AIR SEPARATOR TANKS

Air separator tanks are used to remove entrained air within liquid systems, applicable to both open and closed loop heating systems.  It is important to remove entrapped air because it reduces the heat system efficiency and precise control of temperature. Systems using air separators often require less chemicals for pH and corrosion control  because dissolved oxygen, carbon dioxide and other non-condensable gasses are removed from the condensate on its way to the feed tank. 

To remove the entrained air, the condensate enters the separation tank tangentially to the vessel body, creating a centrifugal vortex downwards towards the lower tangentially mounted outlet nozzle (the tangential nozzle orientation accomplishes air separation with the minimal tank body size possible). The resulting low velocity centrifugal force propels the heavier "air free" condensate towards the outer edges, releasing the entrained air into the center of the swirling vortex where it can rise upwards through the vessel vent port and float style air vent.  Sediment collects within the lower dished head section and can be periodically blown-down from the system as required.

Our standard air separator tanks are constructed of carbon steel and both designed and manufactured in accordance with the latest edition of ASME Code Section VIII Div. I, including code stamp.  Tanks 3" and larger are offered with 150# ANSI flanged nozzles, although as a custom fabricated vessel we can accommodate whatever type of connection is most compatible with your design.  We have constructed air separation tanks from stainless steel and for working pressures up to 3,000 PSIG.

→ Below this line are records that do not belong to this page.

==> src/rtl/number_gen.sv <==
// number_gen: sequence generator for the memory game.
// Produces a run of pseudo-random, nonzero 10-bit patterns. Each pattern is
// written once into the number memory and then shown on the display for a
// fixed time, followed by a blank gap. done flags the end of the run.

module number_gen #(
  parameter int          SLOTS       = 10,
  parameter int          SHOW_CYCLES = 25000000,
  parameter int          GAP_CYCLES  = 12500000,
  parameter logic [9:0]  SEED        = 10'h2A5
) (
  input  logic       clk,
  input  logic       clrn,
  input  logic       start,
  input  logic [3:0] count,
  output logic [3:0] wn,
  output logic [9:0] d,
  output logic       we,
  output logic [9:0] num,
  output logic       show,
  output logic       busy,
  output logic       done
);

  // The timer only has to reach the longer of the two phase lengths minus one.
  localparam int MAX_CYCLES = (SHOW_CYCLES > GAP_CYCLES) ? SHOW_CYCLES : GAP_CYCLES;
  localparam int TW         = (MAX_CYCLES > 1) ? $clog2(MAX_CYCLES) : 1;

  localparam logic [TW-1:0] SHOW_LAST = TW'(SHOW_CYCLES - 1);
  localparam logic [TW-1:0] GAP_LAST  = TW'(GAP_CYCLES - 1);
  localparam logic [3:0]    SLOTS_W   = 4'(SLOTS);

  // An all-zero seed would lock the LFSR, so it is replaced by 1.
  localparam logic [9:0]    SEED_EFF  = (SEED == 10'h000) ? 10'h001 : SEED;

  typedef enum logic [1:0] {
    IDLE,
    WRITE,
    SHOW,
    GAP
  } state_t;

  state_t        state, state_n;
  logic [9:0]    lfsr;
  logic [3:0]    cnt, cnt_n;
  logic [3:0]    idx, idx_n;
  logic [9:0]    prev, prev_n;
  logic [TW-1:0] timer, timer_n;
  logic [3:0]    wn_n;
  logic [9:0]    d_n;
  logic          we_n;
  logic [9:0]    num_n;
  logic          show_n;
  logic          busy_n;
  logic          done_n;
  logic [3:0]    count_clamped;

  // A requested length of zero or beyond the memory size means a full run.
  assign count_clamped = ((count == 4'd0) || (count > SLOTS_W)) ? SLOTS_W : count;

  // Free-running LFSR; it keeps stepping in every state so player timing
  // changes which patterns a run draws.
  always_ff @(posedge clk or negedge clrn) begin
    if (!clrn) begin
      lfsr <= SEED_EFF;
    end else begin
      lfsr <= {lfsr[8:0], lfsr[9] ^ lfsr[6]};
    end
  end

  // State, run bookkeeping and all outputs are registered here.
  always_ff @(posedge clk or negedge clrn) begin
    if (!clrn) begin
      state <= IDLE;
      cnt   <= 4'd0;
      idx   <= 4'd0;
      prev  <= 10'd0;
      timer <= '0;
      wn    <= 4'd0;
      d     <= 10'd0;
      we    <= 1'b0;
      num   <= 10'd0;
      show  <= 1'b0;
      busy  <= 1'b0;
      done  <= 1'b0;
    end else begin
      state <= state_n;
      cnt   <= cnt_n;
      idx   <= idx_n;
      prev  <= prev_n;
      timer <= timer_n;
      wn    <= wn_n;
      d     <= d_n;
      we    <= we_n;
      num   <= num_n;
      show  <= show_n;
      busy  <= busy_n;
      done  <= done_n;
    end
  end

  // Next-state and next-output logic; a write is skipped for one cycle when
  // the LFSR happens to match the previous pattern so neighbours always differ.
  always_comb begin
    state_n = state;
    cnt_n   = cnt;
    idx_n   = idx;
    prev_n  = prev;
    timer_n = timer;
    wn_n    = wn;
    d_n     = d;
    we_n    = 1'b0;
    num_n   = num;
    show_n  = show;
    done_n  = done;

    case (state)
      IDLE: begin
        if (start) begin
          cnt_n   = count_clamped;
          idx_n   = 4'd0;
          done_n  = 1'b0;
          prev_n  = 10'd0;
          state_n = WRITE;
        end
      end

      WRITE: begin
        if (lfsr != prev) begin
          we_n    = 1'b1;
          wn_n    = idx;
          d_n     = lfsr;
          num_n   = lfsr;
          show_n  = 1'b1;
          prev_n  = lfsr;
          timer_n = '0;
          state_n = SHOW;
        end
      end

      SHOW: begin
        if (timer == SHOW_LAST) begin
          num_n   = 10'd0;
          show_n  = 1'b0;
          timer_n = '0;
          state_n = GAP;
        end else begin
          timer_n = timer + TW'(1);
        end
      end

      GAP: begin
        if (timer == GAP_LAST) begin
          timer_n = '0;
          if ((idx + 4'd1) == cnt) begin
            done_n  = 1'b1;
            state_n = IDLE;
          end else begin
            idx_n   = idx + 4'd1;
            state_n = WRITE;
          end
        end else begin
          timer_n = timer + TW'(1);
        end
      end

      default: begin
        state_n = IDLE;
      end
    endcase

    busy_n = (state_n != IDLE);
  end

endmodule

==> config.mk <==
export PLATFORM = sky130hd
export DESIGN_NAME = number_gen
export DESIGN_NICKNAME = d
export VERILOG_FILES = /design/src/rtl/number_gen.sv
export SDC_FILE = /design/constraint.sdc
export NUM_CORES = 1
export LEC_CHECK = 0
export CAP_MARGIN = 10
export CORE_MARGIN = 2
export CORE_UTILIZATION = 35
export CTS_CLUSTER_DIAMETER = 150
export DETAILED_ROUTE_END_ITERATION = 6
export PLACE_DENSITY = 0.6
export SYNTH_ARGS = -nofsm -noshare
export SYNTH_HDL_FRONTEND = slang
export SYNTH_SLANG_ARGS = --single-unit
==> constraint.sdc <==
create_clock -name clk -period 2.4 [get_ports clk]
set_input_delay 0.48 -clock clk [delete_from_list [all_inputs] [get_ports clk]]
set_output_delay 0.48 -clock clk [all_outputs]
set_load 0.03 [all_outputs]
==> parameters.txt, run 1 <==
Parameter                              Value

Setup path
  Classification of the worst setup path    flip-flop to flip-flop
  Required arrival time at the worst endpoint    2.63 ns
  Critical path startpoint category    flip-flop
  Sequence of cells on the critical path    ha_2, and4_2, nand2_1, or4_4, and4_4, a221o_1
  Worst path depth    6
  Worst path bufs/invs    0
  Setup slack on the worst flop-to-flop path    approximately 0.075 ns
  Cell with the largest stage delay on the worst path    sky130_fd_sc_hd__or4_4
  Cell depth of the worst flop-to-flop path    6
  Peak fanout along the critical path    20
  Timing startpoint of the critical path    timer[0]
  Reg-to-reg critical path endpoint    timer[21]
  Worst Setup EP    timer[21]
  Sort of element at the end of the critical path    flip-flop
  Slowest stage delay, CP    between 0.6 and 0.7 ns
  Data arrival time of the critical path    approximately 2.6 ns
  Cell class contributing the biggest share of worst-path delay    simple AND/OR/NAND/NOR gates
  Origin of the critical flop-to-flop path    timer[0]

Status
  Result of the run    completed

Timing
  # setup viols final    0
  Least-Margin Pin Slew    between 0.5 and 0.6 ns
  Number of hold violations in the final report    0
  Unrepaired setup endpoints after global routing    yes
  Portion of the clock cycle consumed by the worst path in the final layout    0.969
  Max transition margin    0.630
  Min Clock Period, post-route    2.33 ns
  Fmax    0.430 GHz
  Largest clock skew in the final design    0.0152 ns
  Total Neg Setup Slack    0 ns
  Final count of pins violating max slew    0

Detailed routing
  DRC violation count after routing    0
  Drt first pass iters    4
  Via count    2911
  Iter 0 DRT Violations    115
  Average detailed-routed wire length per instance    15.7 um
  Count of nets left with antenna violations after detail routing    0
  Post-detailed-route via-to-cell ratio    5.45
  Wirelength, routed    8400 um

Yosys
  Dominant cell by count in the synthesized netlist    sky130_fd_sc_hd__dfrtp_1
  Sequential cell area fraction in the yosys report    0.538
  Most used standard cells in the synthesized netlist    78 x sky130_fd_sc_hd__dfrtp_1, 33 x sky130_fd_sc_hd__nand2_1, 24 x sky130_fd_sc_hd__a22o_1
  Cell type with the largest total area after synthesis    sky130_fd_sc_hd__dfrtp_1
  Post-synth top flop    sky130_fd_sc_hd__dfrtp_1
  Number of flops mapped to enable cells by yosys    0
  Fraction of post-synthesis cell area in the top cell type by area    0.504
  Async S/R FF share, synth    1.00
  Post-Synthesis Cells    344
  Count of synthesis-stage warnings from yosys    0
  Netlist Area Pre-Place    0.00387 mm2
  Synthesized netlist net count    353
  Cell variety after synth    60
  Number of register bits inferred by synthesis    83
  Per-instance average area after synthesis    11.3 um2
  Main area contributors after synthesis    sky130_fd_sc_hd__dfrtp_1 50%, sky130_fd_sc_hd__a22o_1 5.4%, sky130_fd_sc_hd__mux2_2 4.1%

Global routing
  Sum of overflow across all layers after global routing    0
  Initial antenna violation count    0
  Maximum number of pins on one net before global-route repair    just over 50
  First-pass GRT wire length    14300 um
  Vias in the first global route    2886
  Global router's overall resource usage    0.152

Pwr
  Net switching power    0.586 mW
  Leakage dissipation    2.00 nW
  Power density normalized to cell area    557 mW/mm2
  Worst-case vdd ir drop    0.000329 V
  Clk pwr share    0.445
  Proportion of total power due to net switching    0.225
  Internal Dissipation    2.02 mW
  Flop pwr share    0.537
  Proportion of power drawn by combinational gates    0.018

CTS
  Clock root buffer    sky130_fd_sc_hd__clkbuf_8
  Clock Sink Count    83
  Total clock buffers created by CTS    9
  Max Buffers Root-to-Sink    2
  Number of post-CTS setup repair buffers    0
  TritonCTS clock tree    done
  Clock transition at the registers of the reported paths    around 0.1 ns
  Worst-Skew Late Latency    0.35 ns
  Clock H-tree levels    3

Worst hold path
  Classification of the worst-slack hold path    input port to async pin

Final layout
  Antenna diode instance count    0
  Synthesis-to-finish area growth    20.5%
  Nets    398
  Number of fillers in the final layout    slightly above 1000
  Post-route non-filler standard cell count    534
  Share of cells above drive strength 1    0.178

Die
  Standard cell core area    approximately 0.011 mm2
  Number of primary I/O pins    35
  Starting utilization of the core area    0.357
  Overall die width    roughly 110 um
  Area of the die    0.0119 mm2
  Vertical extent of the die    between 100 and 150 um
  Total number of placement rows    38

Placed design
  Placed instance count    518
  Placed wire-length estimate after detailed placement    5700 um
  Placer congestion estimate    0.827
  Port buffer count    34

Job
  Max Cap Viol    0
per-layer routing:
| metal | part of all wire | GRT usage |
|---|---|---|
| met5 | 0 | 0 |
| met4 | 0.0057 | 0.0461 |
| met3 | 0.052 | 0.0323 |
| met2 | 0.48 | 0.240 |
| met1 | 0.46 | 0.211 |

How to Size Air Separator Vessels
Each air separator vessel size has an associated maximum capacity rating and a Cv rating (used to calculate pressure drop across the vessel).

Step 1: Select an air separator vessel size having a maximum capacity larger than the maximum flow rate for your application.  Since these are custom fabricated pressure vessels, we can reduce the inlet/outlet connection size to match your pipeline, so base sizing on the smallest vessel size which satisfies your intended flow rate.

 

 

Step 2: Divide your maximum flow rate by the maximum capacity to obtain the percentage of the total capacity used.  For example, lets say that your application uses 350 GPM and you are looking to maximize air separation, choosing an 8" size vessel (having a maximum capacity of 1,900 GPM; this equates to using about 18.42% of the total capacity available.

Step 3: Draw a vertical line from the capacity used (18.42%) and where it intersects with the efficiency curve is the approximate air removal efficiency; continuing with our example, an 8" size air separator vessel would eliminate approximately 98.5% of entrained air with each pass through the unit.  In a closed loop system, such as a boiler system, it might require several passes to remove most of the air from your system and thereafter only air attributed to make-up water will need to be removed.

 

 

You can also work the formulas backwards, determine the desired efficiency, find the corresponding % of maximum capacity value and divide your flow rate by that percentage: (350 GPM/0.1842) = 1,900 GPM, so you would be looking for an air separator size that has a maximum capacity of at least 1,900 GPM.  Once again, if the "vessel size" is larger than your inlet/outlet piping, we can simply reduce the connection sizes to match your piping.

 

The estimated differential pressure is the [flow rate/Cv]^2 = [350/1445]^2 = 0.058 PSI or 0.14 FT.